All week I have been "wavering" on whether I should take advantage of a moms outing that involves free time with friends to get some little things done. The MOMS Club that I am part of is hosting a 'Craft for the Cause' get together at a local church. We escape our mommy lives and venture out to band together to scrapbook, blog, clip coupons, read, putter around on our computers, write letters, laugh, talk, eat...well at least I think that is what is going to go on..since I have never been to one of these. The money it costs will be donated...not sure where yet. It goes from 9 am until 9 pm. Originally we thought Ed would have to work this Saturday - but he doesn't. So I have the chance to go.
That's me. That is who I am.
I waver when decisions have to be made...not big expensive decisions - like what car we should buy...nope that I can decide and convince my better half in less than 6 hours.
Not annoying decisions like when door-to- door salesmen come to our door - nope, that I can get sucked into quickly.
But when the decision is what restaurant to eat at...well now that is a big decision. Because you never know when it could be your last meal! Geez!
So when I have to decide between a Saturday with my three boys or with girlfriends - I waver. Not because I think this will be my last Saturday with my boys - I don't worry that much (just when it comes to food) but rather because I LOVE being home when my husband his home. I love seeing him with the boys, I love all being under one roof - with the freedom for an adventure if we desire it.
So all week I have tossed around the idea of giving up my Saturday with my family to escape and have some Me time with some good girlfriends. Ed has teased me, which ultimately makes me second guess my choice. However, once I decide to go - I know he fully supports it and will know that some time away will be good.
Time away from these two little miracles that amaze me and frustrate me daily.
Time away from the ability to wipe down counters, do laundry, pick up toys, make dinner, etc.
Time away from an environment that is meant to be our home but at times becomes my place of employment and this makes it a place that begins to be tiresome.
Getting away will make me appreciate it all. It will make me feel human. It will remind me that getting out and doing something for myself is healthy.
It will make me appreciate the ordinary days that are spoken about in this short video. I found this on a favorite blog that inspires me often. She shared it warning that it will make you cry. I made it about 5 minutes and thirty seconds and then I couldn't push the emotions down anymore.
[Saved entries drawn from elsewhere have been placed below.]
**src/rtl/pipe_pkg.sv**
```systemverilog
`default_nettype none
// ============================================================================
// Module      : pipe_pkg
// Description : Shared pipeline definitions for the register-file write path.
//               Provides the data width, the register-address width, the
//               register count and the write-request record used to describe
//               a single register-file write.
// Revision    : 1.0 - initial release
// ============================================================================
package pipe_pkg;

  localparam int XLEN       = 32;
  localparam int REG_ADDR_W = 5;
  localparam int NUM_REGS   = 32;

  // One register-file write: destination, value and enable.
  typedef struct packed {
    logic [REG_ADDR_W-1:0] rd;
    logic [XLEN-1:0]       data;
    logic                  we;
  } wb_req_t;

endpackage
`default_nettype wire

```
**src/rtl/wb_fifo.sv**
```systemverilog
`default_nettype none
// ============================================================================
// Module      : wb_fifo
// Description : Parameterised synchronous FIFO for buffered writeback results.
//               The head entry is always visible on head_data, so a consumer
//               can use it in the same cycle it decides to pop.
// Ports       : clk, rst_n      - clock, async active-low reset
//               push, push_data - write an entry (ignored when full)
//               pop             - remove the head entry (ignored when empty)
//               head_data       - current head entry
//               full, empty     - occupancy flags (from registered count)
//               count           - number of stored entries
// Revision    : 1.0 - initial release
// ============================================================================
module wb_fifo #(
  parameter int WIDTH = 37,
  parameter int DEPTH = 2
) (
  input  logic                     clk,
  input  logic                     rst_n,
  input  logic                     push,
  input  logic [WIDTH-1:0]         push_data,
  input  logic                     pop,
  output logic [WIDTH-1:0]         head_data,
  output logic                     full,
  output logic                     empty,
  output logic [$clog2(DEPTH):0]   count
);

  localparam int PTR_W = $clog2(DEPTH);
  localparam int CNT_W = PTR_W + 1;

  logic [WIDTH-1:0] mem_q [DEPTH];
  logic [PTR_W-1:0] wr_ptr_q, wr_ptr_d;
  logic [PTR_W-1:0] rd_ptr_q, rd_ptr_d;
  logic [CNT_W-1:0] count_q, count_d;
  logic             do_push;
  logic             do_pop;

  assign full      = (count_q == CNT_W'(DEPTH));
  assign empty     = (count_q == '0);
  assign count     = count_q;
  assign head_data = mem_q[rd_ptr_q];

  assign do_push = push && !full;
  assign do_pop  = pop && !empty;

  // DEPTH is a power of two, so the pointers wrap naturally at PTR_W bits.
  always_comb begin
    wr_ptr_d = wr_ptr_q;
    rd_ptr_d = rd_ptr_q;
    count_d  = count_q;
    if (do_push) begin
      wr_ptr_d = wr_ptr_q + PTR_W'(1);
    end
    if (do_pop) begin
      rd_ptr_d = rd_ptr_q + PTR_W'(1);
    end
    case ({do_push, do_pop})
      2'b10:   count_d = count_q + CNT_W'(1);
      2'b01:   count_d = count_q - CNT_W'(1);
      default: count_d = count_q;
    endcase
  end

  always_ff @(posedge clk or negedge rst_n) begin
    if (!rst_n) begin
      wr_ptr_q <= '0;
      rd_ptr_q <= '0;
      count_q  <= '0;
    end else begin
      wr_ptr_q <= wr_ptr_d;
      rd_ptr_q <= rd_ptr_d;
      count_q  <= count_d;
    end
  end

  // Storage carries no reset: an entry is only ever read while count says
  // it holds valid data.
  always_ff @(posedge clk) begin
    if (do_push) begin
      mem_q[wr_ptr_q] <= push_data;
    end
  end

endmodule
`default_nettype wire

```
**src/rtl/regfile_wb_arbiter.sv**
```systemverilog
`default_nettype none
// ============================================================================
// Module      : regfile_wb_arbiter
// Description : Owns the single register-file write port. The in-order
//               writeback stage always wins the port; long-latency results
//               are buffered in a small FIFO and drained into free slots.
//               A per-register scoreboard marks destinations with a
//               long-latency result still outstanding so decode can stall,
//               and a starvation counter requests upstream bubbles when the
//               buffer cannot drain.
// Ports       : clk, rst_n                 - clock, async active-low reset
//               wb_rd/wb_data/wb_regwen    - writeback-stage write request
//               ll_valid/ll_rd/ll_data     - long-latency result (in)
//               ll_ready                   - buffer can accept a result
//               issue_valid/issue_rd       - long-latency op dispatched
//               dec_rs1/dec_rs2/dec_rd     - decode registers to check
//               busy_stall                 - decode hazard stall
//               starve_stall               - upstream bubble request
//               rf_we/rf_rd/rf_wdata       - register-file write port
// Revision    : 1.0 - initial release
// ============================================================================
module regfile_wb_arbiter
  import pipe_pkg::*;
#(
  // Must match the package data width, which sizes the write-request record.
  parameter int XLEN         = 32,
  parameter int FIFO_DEPTH   = 2,
  parameter int STARVE_LIMIT = 8
) (
  input  logic                  clk,
  input  logic                  rst_n,
  input  logic [REG_ADDR_W-1:0] wb_rd,
  input  logic [XLEN-1:0]       wb_data,
  input  logic                  wb_regwen,
  input  logic                  ll_valid,
  input  logic [REG_ADDR_W-1:0] ll_rd,
  input  logic [XLEN-1:0]       ll_data,
  output logic                  ll_ready,
  input  logic                  issue_valid,
  input  logic [REG_ADDR_W-1:0] issue_rd,
  input  logic [REG_ADDR_W-1:0] dec_rs1,
  input  logic [REG_ADDR_W-1:0] dec_rs2,
  input  logic [REG_ADDR_W-1:0] dec_rd,
  output logic                  busy_stall,
  output logic                  starve_stall,
  output logic                  rf_we,
  output logic [REG_ADDR_W-1:0] rf_rd,
  output logic [XLEN-1:0]       rf_wdata
);

  localparam int ENTRY_W = REG_ADDR_W + XLEN;
  localparam int SC_W    = $clog2(STARVE_LIMIT + 1);
  localparam int CNT_W   = $clog2(FIFO_DEPTH) + 1;

  logic                  pipe_wr;
  logic                  drain;
  logic                  fifo_push;
  logic                  fifo_full;
  logic                  fifo_empty;
  logic [ENTRY_W-1:0]    fifo_head;
  logic [CNT_W-1:0]      fifo_count;
  logic [REG_ADDR_W-1:0] head_rd;
  logic [XLEN-1:0]       head_data;
  wb_req_t               wr_sel;

  logic [NUM_REGS-1:0]   sb_q, sb_d;
  logic [SC_W-1:0]       starve_cnt_q, starve_cnt_d;
  logic                  starve_stall_q, starve_stall_d;

  // --------------------------------------------------------------------------
  // Long-latency result buffer
  // --------------------------------------------------------------------------
  // Writes to x0 are architecturally void, so they are accepted and dropped
  // without using a buffer entry.
  assign ll_ready  = !fifo_full;
  assign fifo_push = ll_valid && ll_ready && (ll_rd != '0);

  wb_fifo #(
    .WIDTH (ENTRY_W),
    .DEPTH (FIFO_DEPTH)
  ) u_fifo (
    .clk       (clk),
    .rst_n     (rst_n),
    .push      (fifo_push),
    .push_data ({ll_rd, ll_data}),
    .pop       (drain),
    .head_data (fifo_head),
    .full      (fifo_full),
    .empty     (fifo_empty),
    .count     (fifo_count)
  );

  assign head_rd   = fifo_head[XLEN +: REG_ADDR_W];
  assign head_data = fifo_head[XLEN-1:0];

  // --------------------------------------------------------------------------
  // Write-port arbitration: pipeline first, buffer head in any free slot
  // --------------------------------------------------------------------------
  assign pipe_wr = wb_regwen && (wb_rd != '0);
  assign drain   = !pipe_wr && !fifo_empty;

  always_comb begin
    wr_sel = '0;
    if (pipe_wr) begin
      wr_sel.we   = 1'b1;
      wr_sel.rd   = wb_rd;
      wr_sel.data = wb_data;
    end else if (!fifo_empty) begin
      wr_sel.we   = 1'b1;
      wr_sel.rd   = head_rd;
      wr_sel.data = head_data;
    end
  end

  assign rf_we    = wr_sel.we;
  assign rf_rd    = wr_sel.rd;
  assign rf_wdata = wr_sel.data;

  // --------------------------------------------------------------------------
  // Outstanding-destination scoreboard
  // --------------------------------------------------------------------------
  // The set is applied after the clear so that a same-index collision keeps
  // the register marked busy.
  always_comb begin
    sb_d = sb_q;
    if (drain) begin
      sb_d[head_rd] = 1'b0;
    end
    if (issue_valid && (issue_rd != '0)) begin
      sb_d[issue_rd] = 1'b1;
    end
    sb_d[0] = 1'b0;
  end

  // Reading the registered scoreboard keeps a register busy through its own
  // drain-write cycle, so decode never needs a bypass from the write port.
  assign busy_stall = sb_q[dec_rs1] | sb_q[dec_rs2] | sb_q[dec_rd];

  // --------------------------------------------------------------------------
  // Starvation detection
  // --------------------------------------------------------------------------
  always_comb begin
    starve_cnt_d = starve_cnt_q;
    if (fifo_empty || drain) begin
      starve_cnt_d = '0;
    end else if (starve_cnt_q != SC_W'(STARVE_LIMIT)) begin
      starve_cnt_d = starve_cnt_q + SC_W'(1);
    end
  end

  // A pop this cycle drops the request on the following cycle.
  assign starve_stall_d = !fifo_empty && !drain &&
                          (starve_cnt_q == SC_W'(STARVE_LIMIT));
  assign starve_stall   = starve_stall_q;

  always_ff @(posedge clk or negedge rst_n) begin
    if (!rst_n) begin
      sb_q           <= '0;
      starve_cnt_q   <= '0;
      starve_stall_q <= 1'b0;
    end else begin
      sb_q           <= sb_d;
      starve_cnt_q   <= starve_cnt_d;
      starve_stall_q <= starve_stall_d;
    end
  end

  // --------------------------------------------------------------------------
  // Protocol checks
  // --------------------------------------------------------------------------
`ifndef SYNTHESIS
  a_issue_free : assert property (@(posedge clk) disable iff (!rst_n)
    (issue_valid && (issue_rd != '0)) |-> !sb_q[issue_rd]);

  a_pipe_free : assert property (@(posedge clk) disable iff (!rst_n)
    pipe_wr |-> !sb_q[wb_rd]);

  a_ll_tracked : assert property (@(posedge clk) disable iff (!rst_n)
    (ll_valid && (ll_rd != '0)) |-> sb_q[ll_rd]);

  a_no_set_clear : assert property (@(posedge clk) disable iff (!rst_n)
    !(drain && issue_valid && (issue_rd != '0) && (issue_rd == head_rd)));

  a_count_range : assert property (@(posedge clk) disable iff (!rst_n)
    fifo_count <= CNT_W'(FIFO_DEPTH));
`endif

endmodule
`default_nettype wire

```
[src/rtl/apb_master_arbiter_if.sv]
// Requester handshake plus APB master signals for apb_master_arbiter.
// The master modport is the arbiter side; the slave modport is the requester/APB-slave side.
interface apb_master_arbiter_if #(
  parameter int NUM_REQ    = 4,
  parameter int ADDR_WIDTH = 32,
  parameter int DATA_WIDTH = 32
);
  logic [NUM_REQ-1:0]            req_valid;
  logic [NUM_REQ-1:0]            req_write;
  logic [NUM_REQ*ADDR_WIDTH-1:0] req_addr;
  logic [NUM_REQ*DATA_WIDTH-1:0] req_wdata;
  logic [NUM_REQ-1:0]            req_ready;
  logic [NUM_REQ-1:0]            rsp_valid;
  logic [DATA_WIDTH-1:0]         rsp_rdata;
  logic                          rsp_err;
  logic [ADDR_WIDTH-1:0]         PADDR;
  logic                          PSELx;
  logic                          PENABLE;
  logic                          PWRITE;
  logic [DATA_WIDTH-1:0]         PWDATA;
  logic                          PREADY;
  logic [DATA_WIDTH-1:0]         PRDATA;

  modport master (
    input  req_valid, req_write, req_addr, req_wdata, PREADY, PRDATA,
    output req_ready, rsp_valid, rsp_rdata, rsp_err,
           PADDR, PSELx, PENABLE, PWRITE, PWDATA
  );

  modport slave (
    output req_valid, req_write, req_addr, req_wdata, PREADY, PRDATA,
    input  req_ready, rsp_valid, rsp_rdata, rsp_err,
           PADDR, PSELx, PENABLE, PWRITE, PWDATA
  );
endinterface
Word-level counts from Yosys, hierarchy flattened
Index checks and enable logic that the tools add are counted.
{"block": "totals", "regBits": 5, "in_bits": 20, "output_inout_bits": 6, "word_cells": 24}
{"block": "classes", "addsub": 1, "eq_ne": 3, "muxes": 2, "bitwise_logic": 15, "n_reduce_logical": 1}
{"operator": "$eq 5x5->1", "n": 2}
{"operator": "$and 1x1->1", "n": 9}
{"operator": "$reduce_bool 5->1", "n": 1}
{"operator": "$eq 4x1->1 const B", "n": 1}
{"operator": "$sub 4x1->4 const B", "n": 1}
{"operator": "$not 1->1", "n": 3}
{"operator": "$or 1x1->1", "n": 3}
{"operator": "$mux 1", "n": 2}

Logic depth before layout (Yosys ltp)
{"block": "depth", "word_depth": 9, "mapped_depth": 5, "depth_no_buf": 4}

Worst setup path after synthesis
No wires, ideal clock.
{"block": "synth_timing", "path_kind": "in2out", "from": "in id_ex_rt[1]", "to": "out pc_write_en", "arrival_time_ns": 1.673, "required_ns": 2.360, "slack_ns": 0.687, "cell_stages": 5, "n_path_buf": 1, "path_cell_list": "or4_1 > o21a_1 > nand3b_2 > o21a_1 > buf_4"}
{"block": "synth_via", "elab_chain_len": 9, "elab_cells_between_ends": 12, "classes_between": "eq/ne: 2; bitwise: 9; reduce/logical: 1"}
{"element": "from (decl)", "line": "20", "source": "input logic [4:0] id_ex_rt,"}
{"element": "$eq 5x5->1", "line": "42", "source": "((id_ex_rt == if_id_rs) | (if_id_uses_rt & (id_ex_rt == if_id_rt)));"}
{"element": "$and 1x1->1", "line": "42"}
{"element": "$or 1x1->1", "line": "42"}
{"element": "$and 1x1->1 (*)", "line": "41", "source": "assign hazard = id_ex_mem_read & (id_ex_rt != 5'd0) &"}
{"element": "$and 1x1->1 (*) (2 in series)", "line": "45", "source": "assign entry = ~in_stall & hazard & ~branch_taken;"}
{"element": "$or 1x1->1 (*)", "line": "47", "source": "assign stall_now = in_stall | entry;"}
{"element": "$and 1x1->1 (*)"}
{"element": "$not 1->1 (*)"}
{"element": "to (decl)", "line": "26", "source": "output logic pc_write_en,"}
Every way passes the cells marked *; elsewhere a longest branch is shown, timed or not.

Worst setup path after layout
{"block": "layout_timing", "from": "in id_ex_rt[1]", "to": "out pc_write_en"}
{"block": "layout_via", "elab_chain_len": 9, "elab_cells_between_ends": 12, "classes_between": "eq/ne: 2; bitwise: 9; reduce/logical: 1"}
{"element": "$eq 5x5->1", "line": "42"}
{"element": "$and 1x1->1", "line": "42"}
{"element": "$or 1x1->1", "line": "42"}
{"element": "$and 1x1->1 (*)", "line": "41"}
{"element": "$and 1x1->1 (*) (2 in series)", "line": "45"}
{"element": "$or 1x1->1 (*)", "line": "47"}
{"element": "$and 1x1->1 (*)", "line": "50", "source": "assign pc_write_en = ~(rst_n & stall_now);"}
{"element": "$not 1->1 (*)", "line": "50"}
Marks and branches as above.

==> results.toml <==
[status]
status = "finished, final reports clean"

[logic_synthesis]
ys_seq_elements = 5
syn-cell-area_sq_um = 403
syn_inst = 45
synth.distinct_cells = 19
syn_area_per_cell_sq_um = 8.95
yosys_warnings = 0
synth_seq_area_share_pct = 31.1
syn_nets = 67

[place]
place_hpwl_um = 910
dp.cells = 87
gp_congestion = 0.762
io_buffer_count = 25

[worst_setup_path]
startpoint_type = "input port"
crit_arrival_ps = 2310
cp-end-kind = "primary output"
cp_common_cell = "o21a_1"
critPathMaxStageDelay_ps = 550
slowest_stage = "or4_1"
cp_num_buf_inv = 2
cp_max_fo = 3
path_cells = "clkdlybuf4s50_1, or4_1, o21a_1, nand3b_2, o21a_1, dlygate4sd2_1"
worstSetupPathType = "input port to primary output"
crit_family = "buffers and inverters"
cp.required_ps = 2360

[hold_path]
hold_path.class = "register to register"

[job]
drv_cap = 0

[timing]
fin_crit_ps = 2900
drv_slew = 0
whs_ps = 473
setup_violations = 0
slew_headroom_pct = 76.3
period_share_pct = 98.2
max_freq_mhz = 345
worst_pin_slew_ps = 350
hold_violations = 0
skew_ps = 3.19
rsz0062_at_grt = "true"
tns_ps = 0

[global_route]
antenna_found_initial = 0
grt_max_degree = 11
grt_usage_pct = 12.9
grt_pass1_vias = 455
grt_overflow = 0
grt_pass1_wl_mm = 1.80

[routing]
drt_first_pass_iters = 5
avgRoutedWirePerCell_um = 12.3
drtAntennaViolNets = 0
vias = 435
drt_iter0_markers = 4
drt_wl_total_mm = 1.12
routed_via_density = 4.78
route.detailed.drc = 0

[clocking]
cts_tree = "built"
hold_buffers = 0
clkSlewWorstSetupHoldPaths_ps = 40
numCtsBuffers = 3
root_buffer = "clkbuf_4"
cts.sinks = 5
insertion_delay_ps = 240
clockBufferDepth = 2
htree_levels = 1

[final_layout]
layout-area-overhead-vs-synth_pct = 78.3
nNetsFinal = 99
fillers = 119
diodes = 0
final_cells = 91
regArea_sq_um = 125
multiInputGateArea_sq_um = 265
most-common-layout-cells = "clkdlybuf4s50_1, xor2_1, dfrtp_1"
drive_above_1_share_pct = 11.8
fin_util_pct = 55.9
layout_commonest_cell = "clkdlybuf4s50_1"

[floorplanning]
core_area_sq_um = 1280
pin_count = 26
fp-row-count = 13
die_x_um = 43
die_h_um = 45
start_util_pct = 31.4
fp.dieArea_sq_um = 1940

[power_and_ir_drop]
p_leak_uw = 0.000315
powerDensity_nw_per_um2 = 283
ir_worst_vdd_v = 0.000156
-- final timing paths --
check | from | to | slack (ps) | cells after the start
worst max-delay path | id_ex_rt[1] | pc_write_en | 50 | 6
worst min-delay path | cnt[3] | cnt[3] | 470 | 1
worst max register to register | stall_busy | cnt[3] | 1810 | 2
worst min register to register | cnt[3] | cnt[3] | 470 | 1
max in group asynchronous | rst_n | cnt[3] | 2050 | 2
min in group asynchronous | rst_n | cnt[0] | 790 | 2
--- src/rtl/clock_pkg.sv ---
// Shared widths, moduli, FSM encoding and edit-field codes for the clock
// time-setting path.
package clock_pkg;

    localparam int HOURS_W   = 5;
    localparam int MIN_W     = 6;
    localparam int SEC_W     = 6;
    localparam int HOURS_MOD = 24;
    localparam int MIN_MOD   = 60;

    localparam logic [2:0] ST_RUN     = 3'd0;
    localparam logic [2:0] ST_SET_HR  = 3'd1;
    localparam logic [2:0] ST_SET_MIN = 3'd2;
    localparam logic [2:0] ST_SET_SEC = 3'd3;
    localparam logic [2:0] ST_COMMIT  = 3'd4;

    localparam logic [1:0] FIELD_NONE    = 2'd0;
    localparam logic [1:0] FIELD_HOURS   = 2'd1;
    localparam logic [1:0] FIELD_MINUTES = 2'd2;
    localparam logic [1:0] FIELD_SECONDS = 2'd3;

    function automatic logic [1:0] field_of_state(input logic [2:0] st);
        case (st)
            ST_SET_HR:  return FIELD_HOURS;
            ST_SET_MIN: return FIELD_MINUTES;
            ST_SET_SEC: return FIELD_SECONDS;
            default:    return FIELD_NONE;
        endcase
    endfunction

    function automatic logic is_set_state(input logic [2:0] st);
        return (st == ST_SET_HR) || (st == ST_SET_MIN) || (st == ST_SET_SEC);
    endfunction

endpackage
**config.mk**
```make
export PLATFORM = sky130hd
export DESIGN_NAME = sync_timing_generator
export DESIGN_NICKNAME = d
export VERILOG_FILES = /design/src/rtl/sync_timing_generator.sv
export SDC_FILE = /design/constraint.sdc
export NUM_CORES = 1
export LEC_CHECK = 0
export CORE_MARGIN = 1.5
export CORE_UTILIZATION = 24
export CTS_CLUSTER_DIAMETER = 30
export DETAILED_ROUTE_END_ITERATION = 12
export GPL_ROUTABILITY_DRIVEN = 0
export SYNTH_ARGS = -nofsm -noshare
export SYNTH_HDL_FRONTEND = slang
export SYNTH_SLANG_ARGS = --single-unit
```
**constraint.sdc**
```tcl
create_clock -name control_clock -period 1.9 [get_ports control_clock]
set_input_delay 0.285 -clock control_clock [delete_from_list [all_inputs] [get_ports control_clock]]
set_output_delay 0.285 -clock control_clock [all_outputs]
set_load 0.1 [all_outputs]
```
<file path="src/rtl/alu_top.sv">
// alu_top: registered signed 16-bit ALU (arith/logic/compare/shift units).
// Define ALU_DIV_EN to compile in the signed divider for function 0011.
module alu_top #(
   parameter int width       = 16,
   parameter int arith_width = 2 * width,
   parameter int logic_width = width,
   parameter int cmp_width   = 3,
   parameter int shift_width = width + 1
) (
   input  logic                          clk,
   input  logic                          rst,
   input  logic signed [width-1:0]       a,
   input  logic signed [width-1:0]       b,
   input  logic        [3:0]             alu_func,
   output logic signed [arith_width-1:0] arith_out,
   output logic                          carry_out,
   output logic        [logic_width-1:0] logic_out,
   output logic        [cmp_width-1:0]   cmp_out,
   output logic        [shift_width-1:0] shift_out,
   output logic                          arith_flag,
   output logic                          logic_flag,
   output logic                          cmp_flag,
   output logic                          shift_flag
);

   typedef enum logic [1:0] {
      UNIT_ARITH = 2'b00,
      UNIT_LOGIC = 2'b01,
      UNIT_CMP   = 2'b10,
      UNIT_SHIFT = 2'b11
   } unit_e;

   unit_e unit;
   logic  is_arith;
   logic  is_logic;
   logic  is_cmp;
   logic  is_shift;

   assign unit     = unit_e'(alu_func[3:2]);
   assign is_arith = (unit == UNIT_ARITH);
   assign is_logic = (unit == UNIT_LOGIC);
   assign is_cmp   = (unit == UNIT_CMP);
   assign is_shift = (unit == UNIT_SHIFT);

   logic signed [arith_width-1:0] a_ext;
   logic signed [arith_width-1:0] b_ext;
   logic        [width:0]         add_u;
   logic        [width:0]         sub_u;
   logic signed [arith_width-1:0] div_q;

   assign a_ext = {{(arith_width-width){a[width-1]}}, a};
   assign b_ext = {{(arith_width-width){b[width-1]}}, b};

   // width-bit unsigned carries; sub uses a + ~b + 1
   assign add_u = {1'b0, a} + {1'b0, b};
   assign sub_u = {1'b0, a} + {1'b0, ~b}
                + {{width{1'b0}}, 1'b1};

`ifdef ALU_DIV_EN
   // 32-bit operands keep -32768 / -1 exact
   always_comb begin
      div_q = '0;
      if (b != '0)
         div_q = a_ext / b_ext;
   end
`else
   assign div_q = '0;
`endif

   logic signed [arith_width-1:0] nxt_arith;
   logic                          nxt_carry;
   logic        [logic_width-1:0] nxt_logic;
   logic        [cmp_width-1:0]   nxt_cmp;
   logic        [shift_width-1:0] nxt_shift;
   logic        [3:0]             nxt_flags;
   logic        [3:0]             flags_q;

   always_comb begin
      nxt_arith = '0;
      nxt_carry = 1'b0;
      nxt_logic = '0;
      nxt_cmp   = '0;
      nxt_shift = '0;
      nxt_flags = '0;
      unique case (1'b1)
         is_arith: begin
            nxt_flags = 4'b1000;
            unique case (alu_func[1:0])
               2'b00: begin
                  nxt_arith = a_ext + b_ext;
                  nxt_carry = add_u[width];
               end
               2'b01: begin
                  nxt_arith = a_ext - b_ext;
                  nxt_carry = sub_u[width];
               end
               2'b10: nxt_arith = a_ext * b_ext;
               default: nxt_arith = div_q;
            endcase
         end
         is_logic: begin
            nxt_flags = 4'b0100;
            unique case (alu_func[1:0])
               2'b00: nxt_logic = a & b;
               2'b01: nxt_logic = a | b;
               2'b10: nxt_logic = ~(a & b);
               default: nxt_logic = ~(a | b);
            endcase
         end
         is_cmp: begin
            nxt_flags = 4'b0010;
            unique case (alu_func[1:0])
               2'b01: begin
                  if (a == b)
                     nxt_cmp = 3'd1;
               end
               2'b10: begin
                  if (a > b)
                     nxt_cmp = 3'd2;
               end
               2'b11: begin
                  if (a < b)
                     nxt_cmp = 3'd3;
               end
               default: nxt_cmp = '0;
            endcase
         end
         is_shift: begin
            nxt_flags = 4'b0001;
            unique case (alu_func[1:0])
               2'b00: nxt_shift = {1'b0, a} >> 1;
               2'b01: nxt_shift = {a, 1'b0};
               2'b10: nxt_shift = {1'b0, b} >> 1;
               default: nxt_shift = {b, 1'b0};
            endcase
         end
         default: nxt_flags = '0;
      endcase
   end

   always_ff @(posedge clk or negedge rst) begin
      if (!rst) begin
         arith_out <= '0;
         carry_out <= 1'b0;
         logic_out <= '0;
         cmp_out   <= '0;
         shift_out <= '0;
         flags_q   <= '0;
      end else begin
         arith_out <= nxt_arith;
         carry_out <= nxt_carry;
         logic_out <= nxt_logic;
         cmp_out   <= nxt_cmp;
         shift_out <= nxt_shift;
         flags_q   <= nxt_flags;
      end
   end

   assign arith_flag = flags_q[3];
   assign logic_flag = flags_q[2];
   assign cmp_flag   = flags_q[1];
   assign shift_flag = flags_q[0];

endmodule

</file>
If you are a mom or a dad - watch it and let it remind you to make time for yourself so you can enjoy everyday ordinary moments that will someday be remembered as extraordinary.
There is no wavering when it comes to knowing that someday I will think back to these early years of motherhood and wish I had taken more in - not rushed it - and not forgotten that there is a part of motherhood that requires space; so that when the little ones fly from the coop, we know who we are without them attached to our leg, begging for our attention, and requiring so much love and energy.
May your weekend be filled with ordinary cozy moments that leave you feeling blessed and maybe a moment for yourself so that you can slide into the Monday routine with a deep breath and a patient spirit.